- **Stored data entries**:
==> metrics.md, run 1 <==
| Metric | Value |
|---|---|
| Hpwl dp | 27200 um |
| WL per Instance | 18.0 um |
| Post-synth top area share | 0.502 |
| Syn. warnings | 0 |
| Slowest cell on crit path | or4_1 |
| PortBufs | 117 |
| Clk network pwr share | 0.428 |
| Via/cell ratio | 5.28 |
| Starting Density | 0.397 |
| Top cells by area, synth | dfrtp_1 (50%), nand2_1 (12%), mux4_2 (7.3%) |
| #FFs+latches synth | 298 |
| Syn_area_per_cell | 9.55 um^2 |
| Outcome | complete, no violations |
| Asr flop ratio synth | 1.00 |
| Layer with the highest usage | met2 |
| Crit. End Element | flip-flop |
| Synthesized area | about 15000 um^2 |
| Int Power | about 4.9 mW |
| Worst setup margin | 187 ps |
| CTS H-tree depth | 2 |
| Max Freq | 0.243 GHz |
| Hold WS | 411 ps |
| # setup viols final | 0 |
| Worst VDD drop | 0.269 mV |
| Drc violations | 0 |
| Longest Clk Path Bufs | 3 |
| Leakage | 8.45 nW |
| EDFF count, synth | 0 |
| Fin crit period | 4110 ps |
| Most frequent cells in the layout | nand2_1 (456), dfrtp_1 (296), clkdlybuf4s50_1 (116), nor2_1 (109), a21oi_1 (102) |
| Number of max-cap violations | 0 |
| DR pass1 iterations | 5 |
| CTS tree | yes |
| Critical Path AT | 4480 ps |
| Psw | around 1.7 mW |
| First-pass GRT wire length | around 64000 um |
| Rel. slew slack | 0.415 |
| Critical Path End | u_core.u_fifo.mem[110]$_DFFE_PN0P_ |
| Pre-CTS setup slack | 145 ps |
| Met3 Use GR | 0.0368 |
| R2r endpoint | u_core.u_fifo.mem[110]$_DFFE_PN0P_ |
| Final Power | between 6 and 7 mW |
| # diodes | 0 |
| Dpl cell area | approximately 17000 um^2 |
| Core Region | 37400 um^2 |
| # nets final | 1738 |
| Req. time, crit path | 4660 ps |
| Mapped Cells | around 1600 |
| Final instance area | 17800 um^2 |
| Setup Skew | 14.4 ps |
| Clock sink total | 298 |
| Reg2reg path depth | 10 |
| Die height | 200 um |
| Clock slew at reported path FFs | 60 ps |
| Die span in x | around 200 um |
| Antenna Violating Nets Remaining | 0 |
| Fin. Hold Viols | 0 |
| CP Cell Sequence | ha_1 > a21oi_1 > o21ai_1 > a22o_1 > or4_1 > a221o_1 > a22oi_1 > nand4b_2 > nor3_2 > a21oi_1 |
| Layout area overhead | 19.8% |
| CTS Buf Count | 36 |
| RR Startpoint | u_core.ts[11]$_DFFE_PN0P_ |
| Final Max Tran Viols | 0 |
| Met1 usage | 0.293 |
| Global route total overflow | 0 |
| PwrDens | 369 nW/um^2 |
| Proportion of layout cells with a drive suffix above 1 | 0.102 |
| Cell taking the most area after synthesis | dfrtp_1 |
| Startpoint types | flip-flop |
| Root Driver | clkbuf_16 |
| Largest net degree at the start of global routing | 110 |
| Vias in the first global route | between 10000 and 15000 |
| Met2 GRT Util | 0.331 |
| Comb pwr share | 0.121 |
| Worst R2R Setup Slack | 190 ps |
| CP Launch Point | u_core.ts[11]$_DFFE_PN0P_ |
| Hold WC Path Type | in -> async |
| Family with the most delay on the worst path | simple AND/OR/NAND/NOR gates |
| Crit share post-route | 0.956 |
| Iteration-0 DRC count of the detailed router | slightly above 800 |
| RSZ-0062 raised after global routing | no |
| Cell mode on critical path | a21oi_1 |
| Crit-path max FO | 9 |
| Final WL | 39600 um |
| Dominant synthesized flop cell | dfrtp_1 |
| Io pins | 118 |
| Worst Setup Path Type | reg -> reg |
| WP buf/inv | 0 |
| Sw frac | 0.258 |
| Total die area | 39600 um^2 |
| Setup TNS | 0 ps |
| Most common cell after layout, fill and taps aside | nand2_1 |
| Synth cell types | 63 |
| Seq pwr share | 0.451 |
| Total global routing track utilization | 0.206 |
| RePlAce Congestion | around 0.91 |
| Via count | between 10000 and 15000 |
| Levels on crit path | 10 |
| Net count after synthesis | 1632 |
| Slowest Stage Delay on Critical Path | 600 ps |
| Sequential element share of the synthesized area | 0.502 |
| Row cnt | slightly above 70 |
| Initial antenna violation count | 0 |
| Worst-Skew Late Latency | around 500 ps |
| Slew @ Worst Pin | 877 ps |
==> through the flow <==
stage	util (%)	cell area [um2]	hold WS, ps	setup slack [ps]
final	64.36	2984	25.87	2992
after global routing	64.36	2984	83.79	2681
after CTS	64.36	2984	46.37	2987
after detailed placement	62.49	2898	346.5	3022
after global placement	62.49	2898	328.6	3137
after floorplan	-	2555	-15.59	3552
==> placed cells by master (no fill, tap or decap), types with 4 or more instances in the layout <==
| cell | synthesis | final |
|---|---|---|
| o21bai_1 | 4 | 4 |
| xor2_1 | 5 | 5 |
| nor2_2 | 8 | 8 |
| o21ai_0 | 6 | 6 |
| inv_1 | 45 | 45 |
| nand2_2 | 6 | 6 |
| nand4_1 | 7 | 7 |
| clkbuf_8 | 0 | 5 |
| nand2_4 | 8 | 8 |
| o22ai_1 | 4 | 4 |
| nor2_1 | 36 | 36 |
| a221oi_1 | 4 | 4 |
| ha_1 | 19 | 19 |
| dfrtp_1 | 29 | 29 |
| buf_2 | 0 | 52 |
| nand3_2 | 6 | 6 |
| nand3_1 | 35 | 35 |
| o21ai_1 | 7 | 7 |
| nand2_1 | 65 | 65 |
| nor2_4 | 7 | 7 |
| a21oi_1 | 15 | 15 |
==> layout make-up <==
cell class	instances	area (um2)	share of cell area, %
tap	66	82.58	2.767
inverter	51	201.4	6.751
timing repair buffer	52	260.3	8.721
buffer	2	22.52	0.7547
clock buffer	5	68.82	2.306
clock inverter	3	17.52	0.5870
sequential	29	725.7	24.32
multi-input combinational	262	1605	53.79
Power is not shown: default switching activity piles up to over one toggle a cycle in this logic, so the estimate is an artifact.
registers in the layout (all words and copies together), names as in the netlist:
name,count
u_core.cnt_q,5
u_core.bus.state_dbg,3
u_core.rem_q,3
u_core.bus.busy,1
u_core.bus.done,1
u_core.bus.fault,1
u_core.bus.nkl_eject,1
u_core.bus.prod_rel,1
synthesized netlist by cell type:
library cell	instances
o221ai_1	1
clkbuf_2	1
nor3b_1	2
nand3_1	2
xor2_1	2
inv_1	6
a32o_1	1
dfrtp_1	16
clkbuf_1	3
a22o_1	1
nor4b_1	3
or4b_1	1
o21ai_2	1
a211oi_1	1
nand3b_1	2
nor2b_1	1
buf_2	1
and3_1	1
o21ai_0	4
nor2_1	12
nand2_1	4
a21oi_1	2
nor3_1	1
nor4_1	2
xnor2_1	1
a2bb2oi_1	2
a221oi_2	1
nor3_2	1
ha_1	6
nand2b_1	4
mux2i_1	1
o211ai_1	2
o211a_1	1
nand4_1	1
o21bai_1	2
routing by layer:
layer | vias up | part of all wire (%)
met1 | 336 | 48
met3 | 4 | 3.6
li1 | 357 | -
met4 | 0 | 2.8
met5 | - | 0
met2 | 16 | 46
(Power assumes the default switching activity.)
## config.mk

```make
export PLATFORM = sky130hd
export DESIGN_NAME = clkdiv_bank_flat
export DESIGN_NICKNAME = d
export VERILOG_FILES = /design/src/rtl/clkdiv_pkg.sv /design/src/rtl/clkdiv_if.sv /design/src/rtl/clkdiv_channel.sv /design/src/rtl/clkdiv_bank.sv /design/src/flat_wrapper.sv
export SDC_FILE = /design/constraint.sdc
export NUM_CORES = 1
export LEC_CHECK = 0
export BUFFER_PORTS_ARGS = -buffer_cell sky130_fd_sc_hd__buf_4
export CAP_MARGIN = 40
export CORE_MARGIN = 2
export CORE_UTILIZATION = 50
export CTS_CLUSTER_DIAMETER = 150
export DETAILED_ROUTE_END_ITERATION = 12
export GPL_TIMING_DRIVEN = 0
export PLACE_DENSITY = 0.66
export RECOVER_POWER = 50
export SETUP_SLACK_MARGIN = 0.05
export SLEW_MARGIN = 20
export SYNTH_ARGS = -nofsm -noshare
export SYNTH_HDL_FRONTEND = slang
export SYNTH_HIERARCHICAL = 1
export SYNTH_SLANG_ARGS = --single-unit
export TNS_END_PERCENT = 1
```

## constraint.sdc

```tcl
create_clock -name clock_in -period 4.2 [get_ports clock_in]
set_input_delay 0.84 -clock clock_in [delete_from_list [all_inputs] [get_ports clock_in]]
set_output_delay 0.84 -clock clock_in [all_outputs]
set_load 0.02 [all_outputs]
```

- **DIRECTIONS**: Transcribe the lines above between the line holding "a21oi_1 (102) |" and the line holding "Tran Viols | 0 |", inclusive, exactly as they stand and with nothing added.

- **ANSWER TO THIS PROBLEM**:
| Most frequent cells in the layout | nand2_1 (456), dfrtp_1 (296), clkdlybuf4s50_1 (116), nor2_1 (109), a21oi_1 (102) |
| Number of max-cap violations | 0 |
| DR pass1 iterations | 5 |
| CTS tree | yes |
| Critical Path AT | 4480 ps |
| Psw | around 1.7 mW |
| First-pass GRT wire length | around 64000 um |
| Rel. slew slack | 0.415 |
| Critical Path End | u_core.u_fifo.mem[110]$_DFFE_PN0P_ |
| Pre-CTS setup slack | 145 ps |
| Met3 Use GR | 0.0368 |
| R2r endpoint | u_core.u_fifo.mem[110]$_DFFE_PN0P_ |
| Final Power | between 6 and 7 mW |
| # diodes | 0 |
| Dpl cell area | approximately 17000 um^2 |
| Core Region | 37400 um^2 |
| # nets final | 1738 |
| Req. time, crit path | 4660 ps |
| Mapped Cells | around 1600 |
| Final instance area | 17800 um^2 |
| Setup Skew | 14.4 ps |
| Clock sink total | 298 |
| Reg2reg path depth | 10 |
| Die height | 200 um |
| Clock slew at reported path FFs | 60 ps |
| Die span in x | around 200 um |
| Antenna Violating Nets Remaining | 0 |
| Fin. Hold Viols | 0 |
| CP Cell Sequence | ha_1 > a21oi_1 > o21ai_1 > a22o_1 > or4_1 > a221o_1 > a22oi_1 > nand4b_2 > nor3_2 > a21oi_1 |
| Layout area overhead | 19.8% |
| CTS Buf Count | 36 |
| RR Startpoint | u_core.ts[11]$_DFFE_PN0P_ |
| Final Max Tran Viols | 0 |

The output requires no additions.